Note (2026-04-24): After this document was written, legal_entity was renamed to tenant and the old tenant was renamed to organization. Read references to these terms with the pre-rename meaning.

Booking History Matching Simplification

Problem

The current booking history matching implementation produces poor results because it weights description similarity at 40% in the confidence formula. Historical descriptions ("01.2025 Car Lease") and invoice descriptions ("Servicerate vom 01.02.2026 bis 28.02.2026") are semantically related but textually different, causing pg_trgm to return ~0.06 similarity and tank the overall score.

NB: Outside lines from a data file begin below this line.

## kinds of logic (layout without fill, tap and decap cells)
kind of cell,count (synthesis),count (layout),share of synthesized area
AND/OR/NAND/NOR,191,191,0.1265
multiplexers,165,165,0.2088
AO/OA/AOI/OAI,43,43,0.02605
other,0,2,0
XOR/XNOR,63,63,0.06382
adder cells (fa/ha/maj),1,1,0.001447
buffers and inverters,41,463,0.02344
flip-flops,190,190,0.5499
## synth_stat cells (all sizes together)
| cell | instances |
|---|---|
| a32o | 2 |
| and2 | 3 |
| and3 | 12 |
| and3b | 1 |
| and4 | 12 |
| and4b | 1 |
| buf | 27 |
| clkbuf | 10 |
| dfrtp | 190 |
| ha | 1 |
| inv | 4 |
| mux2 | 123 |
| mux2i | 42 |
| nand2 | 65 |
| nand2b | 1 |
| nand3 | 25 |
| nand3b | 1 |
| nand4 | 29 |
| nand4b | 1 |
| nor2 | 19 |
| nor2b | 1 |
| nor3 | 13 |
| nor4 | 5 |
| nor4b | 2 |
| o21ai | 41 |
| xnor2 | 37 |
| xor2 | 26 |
File: src/rtl/fir_decim_hold.sv
// -----------------------------------------------------------------------------
// fir_decim_hold
//
// Decimator with zero-order hold, placed after the channel-1 FIR low-pass.
// It keeps one sample out of every R-sample frame, at a selectable phase
// within the frame, and raises a one-cycle strobe for each kept sample. A
// zero-order-hold copy of the kept stream feeds the DAC at full clock rate.
//
// The ratio and phase ports are copied into shadow registers during reset and
// again at each frame wrap. A change on the ports therefore takes effect at the
// next frame boundary, so a frame is never cut short and never strobes twice.
//
// Optional feature (macro FIR_PEAK_EN): tracks the peak |sample| of the kept
// samples. Without the macro, peak_abs is tied to zero and peak_clr is unused.
//
// Ports:
//   clk        system clock; all logic updates on the rising edge
//   rst        synchronous reset, active low (0 = reset)
//   cke        sample enable; 0 freezes all state
//   din        signed 16-bit FIR output sample
//   ratio      decimation ratio R; 0 or 1 means no decimation
//   phase      index within each frame that is kept (clamped to R-1)
//   peak_clr   clears the peak tracker (FIR_PEAK_EN only)
//   dout_dec   signed decimated sample
//   dec_valid  one-cycle strobe; dout_dec was updated at this edge
//   dout_hold  signed zero-order-hold output for the DAC
//   peak_abs   unsigned peak |sample| since the last clear
// -----------------------------------------------------------------------------
module fir_decim_hold #(
  parameter int CNT_W = 8
) (
  input  logic             clk,
  input  logic             rst,
  input  logic             cke,
  input  logic [15:0]      din,
  input  logic [CNT_W-1:0] ratio,
  input  logic [CNT_W-1:0] phase,
  input  logic             peak_clr,
  output logic [15:0]      dout_dec,
  output logic             dec_valid,
  output logic [15:0]      dout_hold,
  output logic [15:0]      peak_abs
);

  logic [CNT_W-1:0] cnt;
  logic [CNT_W-1:0] r_sh;
  logic [CNT_W-1:0] ph_sh;
  logic [CNT_W-1:0] r_eff;
  logic [CNT_W-1:0] ph_eff;
  logic             wrap;
  logic             capture;

  // Clamp the port values before they go into the shadow registers. After
  // clamping, r_sh is never 0 and ph_sh is always below r_sh.
  // NOTE: each output of always_comb is assigned on every path, so no latch
  // is inferred.
  always_comb begin
    r_eff  = (ratio <= CNT_W'(1)) ? CNT_W'(1) : ratio;
    ph_eff = (phase >= r_eff) ? (r_eff - CNT_W'(1)) : phase;
  end

  assign wrap    = (cnt == (r_sh - CNT_W'(1)));
  assign capture = cke && (cnt == ph_sh);

  // NOTE: sequential state is updated with non-blocking assignments only, so
  // every read in this block sees the value from before the edge.
  always_ff @(posedge clk) begin
    if (!rst) begin
      cnt       <= '0;
      // NOTE: the shadows reload from the ports during reset rather than
      // clearing to a constant, so the first frame uses the configured ratio.
      r_sh      <= r_eff;
      ph_sh     <= ph_eff;
      dout_dec  <= '0;
      dout_hold <= '0;
      dec_valid <= 1'b0;
    end else begin
      // capture already includes cke, so a cke=0 edge clears the strobe.
      dec_valid <= capture;
      if (cke) begin
        if (wrap) begin
          cnt   <= '0;
          r_sh  <= r_eff;
          ph_sh <= ph_eff;
        end else begin
          cnt <= cnt + CNT_W'(1);
        end
        if (capture) begin
          dout_dec  <= din;
          dout_hold <= din;
        end
      end
    end
  end

`ifdef FIR_PEAK_EN
  logic [15:0] mag;

  // |din| by two's complement negation; -32768 has no positive counterpart
  // and saturates to 32767.
  always_comb begin
    if (!din[15]) begin
      mag = din;
    end else if (din == 16'h8000) begin
      mag = 16'h7FFF;
    end else begin
      mag = (~din) + 16'd1;
    end
  end

  // peak_clr is acted on even when cke=0. A clear that coincides with a
  // capture keeps the new sample, so that sample is not lost.
  always_ff @(posedge clk) begin
    if (!rst) begin
      peak_abs <= '0;
    end else if (peak_clr) begin
      peak_abs <= capture ? mag : 16'd0;
    end else if (capture && (mag > peak_abs)) begin
      peak_abs <= mag;
    end
  end
`else
  logic unused_peak_clr;

  assign unused_peak_clr = peak_clr;
  assign peak_abs        = '0;
`endif

endmodule

File: config.mk
export PLATFORM = sky130hd
export DESIGN_NAME = fir_decim_hold
export DESIGN_NICKNAME = d
export VERILOG_FILES = /design/src/rtl/fir_decim_hold.sv
export SDC_FILE = /design/constraint.sdc
export NUM_CORES = 1
export LEC_CHECK = 0
export CAP_MARGIN = 15
export CELL_PAD_IN_SITES_DETAIL_PLACEMENT = 1
export CELL_PAD_IN_SITES_GLOBAL_PLACEMENT = 1
export CORE_MARGIN = 8
export CORE_UTILIZATION = 38
export CTS_CLUSTER_SIZE = 14
export DETAILED_ROUTE_END_ITERATION = 8
export PLACE_DENSITY = 0.84
export REMOVE_ABC_BUFFERS = 1
export SKIP_CTS_REPAIR_TIMING = 1
export SYNTH_ARGS = -nofsm -noshare
export SYNTH_HDL_FRONTEND = slang
export SYNTH_SLANG_ARGS = --single-unit
File: constraint.sdc
create_clock -name clk -period 7.1 [get_ports clk]
set_input_delay 1.065 -clock clk [delete_from_list [all_inputs] [get_ports clk]]
set_output_delay 1.065 -clock clk [all_outputs]
set_load 0.02 [all_outputs]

PR #257's original approach worked better: filter by supplier name only, pass all matches to the LLM as CSV, let the LLM reason about semantic similarity.

Design

Simplify to match PR #257 strategy with explicit parameter passing.

Data Flow

run "invoice"
    │
    ├─► fetch-supplier-booking-history(db-pool, legal-entity-id, issuer-name)
    │       └─► SQL: similarity(supplier_name_normalized, ...) >= 0.7, LIMIT 50
    │
    ├─► booking-history->csv(matches)
    │       └─► CSV string with: supplier-name, description, net-amount,
    │           debit-account, credit-account, cost-center
    │
    └─► Pass booking-csv to processors:
            (->AccountsMatcher context ingestion booking-csv)
            (->CostCenterMatcher context ingestion booking-csv)

Changes

Database:

Remove GiST index on description_normalized (already done in migration)

Code (post_process.clj):

Delete enrich-with-booking-history
Delete find-booking-history-matches
Add fetch-supplier-booking-history — supplier-only filtering, 0.7 threshold, limit 50
Modify AccountsMatcher record — add booking-csv field
Modify CostCenterMatcher record — add booking-csv field
Modify run "invoice" — fetch once, pass to both processors

Prompts:

Inject ${booking-history} CSV into accounts-match and cost-center-match prompts
LLM reasons over historical data to inform account/cost-center assignments

Comparison

Aspect	Before	After
Filtering	supplier (0.3) + description (weighted 40%)	supplier only (0.7)
Confidence	high/medium/none tiers	None - pass all matches
Format	Nested JSON on line items	CSV in prompt
Computation	Pre-enrichment before processors	Fetch once, pass explicitly
Max matches	10 candidates, return 1-3	50 matches

Testing

Unit test fetch-supplier-booking-history for threshold/limit behavior
Update integration tests in booking_history_integration_test.clj
REPL verification with Alphabet Fuhrparkmanagement test case